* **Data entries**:
::::

==> flow/design.v <==
module solver (
    input clk,
    input reset,
    input insert,
    input advance,
    input [3:0] value,
    output [40:0] solution
);
(* mem2reg *)
reg [40:0] counts [9];
assign solution =
    counts[0] + counts[1] + counts[2]
    + counts[3] + counts[4] + counts[5]
    + counts[6] + counts[7] + counts[8];
always @(posedge clk) begin
    if (reset) begin
        for (integer i = 0; i < 9; i = i + 1) begin
            counts[i] <= 0;
        end
    end if (insert) begin
        counts[value] <= counts[value] + 1;
    end if (advance) begin
        for (integer i = 1; i < 7; i = i + 1) begin
            counts[i - 1] <= counts[i];
        end
        counts[6] <= counts[7] + counts[0];
        counts[7] <= counts[8];
        counts[8] <= counts[0];
    end
end
endmodule
export LEC_CHECK = 0
export ABC_AREA = 1
export CAP_MARGIN = 20
export CORE_MARGIN = 2
export CORE_UTILIZATION = 72
export CTS_CLUSTER_DIAMETER = 340
export CTS_CLUSTER_SIZE = 96
export HOLD_SLACK_MARGIN = 0.29
export PLACE_DENSITY = 0.39
export SLEW_MARGIN = 20
create_clock -name core_clock -period 5.03 [get_ports {clk}]
run.sh (not shown) runs the stock make flow with config.mk's settings and CLKGATE_MAP_FILE=.
The baseline did not get past global routing, error GRT-0232.
Then changed:
CORE_ASPECT_RATIO = 0.92   (was default)
CTS_CLUSTER_DIAMETER = 400   (was 340)
CTS_CLUSTER_SIZE = 99   (was 96)
HOLD_SLACK_MARGIN = default   (was 0.29)
PLACE_DENSITY = 0.41   (was 0.39)
TNS_END_PERCENT = 15   (was default)
clock period = 5.85 ns   (was 5.03 ns; I/O delays follow)
Effect: The changed run did not get past global routing with GRT-0232; synthesized cell count is unchanged; area after synthesis does not change; die size stays flat.

---

RTL: the design.v shown in full above, as it stands there.
==> flow/config.mk <==
export PLATFORM = sky130hd
export DESIGN_NAME = solver
export DESIGN_NICKNAME = solver
export VERILOG_FILES = /design/flow/design.v
export SDC_FILE = /design/flow/constraint.sdc
export NUM_CORES = 4
export LEC_CHECK = 0
export CAP_MARGIN = 20
export CORE_MARGIN = 2
export CORE_UTILIZATION = 72
export CTS_CLUSTER_DIAMETER = 96
export CTS_CLUSTER_SIZE = 14
export SETUP_SLACK_MARGIN = -0.41
export SLEW_MARGIN = 20
==> flow/constraint.sdc <==
create_clock -name core_clock -period 4.23 [get_ports {clk}]
set_input_delay 0.8460 -clock core_clock [delete_from_list [all_inputs] [get_ports {clk}]]
set_output_delay 0.8460 -clock core_clock [all_outputs]
set_load 0.01 [all_outputs]
The first run did not get past 5_1_grt.
Next try:
ABC_AREA = 1   (was default)
CAP_MARGIN = 5   (was 20)
CTS_CLUSTER_SIZE = 73   (was 14)
SETUP_SLACK_MARGIN = 0.36   (was -0.41)
Result:
- The new run did not get past 5_1_grt (GRT-0116)
- synthesized area increases by 9.0%
- die size grows by 8.9%
- synthesized cell count climbs by about 43%

---

## birch
// solver: RTL as listed in full above, without the edits since
export LEC_CHECK = 0
export CAP_MARGIN = 20
export CORE_MARGIN = 2
export CORE_UTILIZATION = 40
export SLEW_MARGIN = 20
create_clock -name core_clock -period 8.74 [get_ports {clk}]
## Diff of input files: pine against birch
- setting GPL_ROUTABILITY_DRIVEN to 1 for the first time
- setting GPL_TIMING_DRIVEN to 0 for the first time
- setting MIN_ROUTING_LAYER to met2 for the first time
- changing CORE_UTILIZATION from 40 to 50
- setting CTS_CLUSTER_SIZE to 42 for the first time
- setting ABC_AREA to 1 for the first time
- setting CORE_ASPECT_RATIO to 0.97 for the first time
- setting CELL_PAD_IN_SITES_DETAIL_PLACEMENT to 2 for the first time
- setting HOLD_SLACK_MARGIN to 0.23 for the first time
- changing SLEW_MARGIN from 20 to 35
- setting CELL_PAD_IN_SITES_GLOBAL_PLACEMENT to 2 for the first time
- setting MAX_ROUTING_LAYER to met4 for the first time
- setting SETUP_SLACK_MARGIN to 0.94 for the first time
- changing the clock period (ns, I/O delays scaled along) from 8.74 to 9.99
[summary]
pine never completed, since it errored out during global placement without I/O (3_1_place_gp_skip_io).
birch went all the way through the flow, and no timing, DRC or antenna check failed.
birch has a higher distinct cell type count of the synthesized netlist than pine.
Diff pine..birch | post-synthesis sequential element count | unchanged
Per the comparison of pine with birch, cell total in the yosys stat output went up 1502, mean cell area of the mapped netlist went down, die footprint has decreased, post-synthesis instance total higher.
Compared pine vs birch, and summed instance area of the synthesized netlist is up in pine.
Yosys synthesis chip area in pine is 9.0% above birch.
Of birch and pine, the run reporting the lower share of cell area taken by muxes after synthesis was pine.
Compared with birch, pine shows share of the synthesized netlist area taken by xor and xnor gates lower by 2.0 points.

::::

* **Task requirements**:
What are the lines above, starting at the one with "CTS_CLUSTER_SIZE = 73" and ending at the one with "- setting CTS_CLUSTER_SIZE"? Give them again exactly, and only them.

* **Output below**:
CTS_CLUSTER_SIZE = 73   (was 14)
SETUP_SLACK_MARGIN = 0.36   (was -0.41)
Result:
- The new run did not get past 5_1_grt (GRT-0116)
- synthesized area increases by 9.0%
- die size grows by 8.9%
- synthesized cell count climbs by about 43%

---

## birch
// solver: RTL as listed in full above, without the edits since
export LEC_CHECK = 0
export CAP_MARGIN = 20
export CORE_MARGIN = 2
export CORE_UTILIZATION = 40
export SLEW_MARGIN = 20
create_clock -name core_clock -period 8.74 [get_ports {clk}]
## Diff of input files: pine against birch
- setting GPL_ROUTABILITY_DRIVEN to 1 for the first time
- setting GPL_TIMING_DRIVEN to 0 for the first time
- setting MIN_ROUTING_LAYER to met2 for the first time
- changing CORE_UTILIZATION from 40 to 50
- setting CTS_CLUSTER_SIZE to 42 for the first time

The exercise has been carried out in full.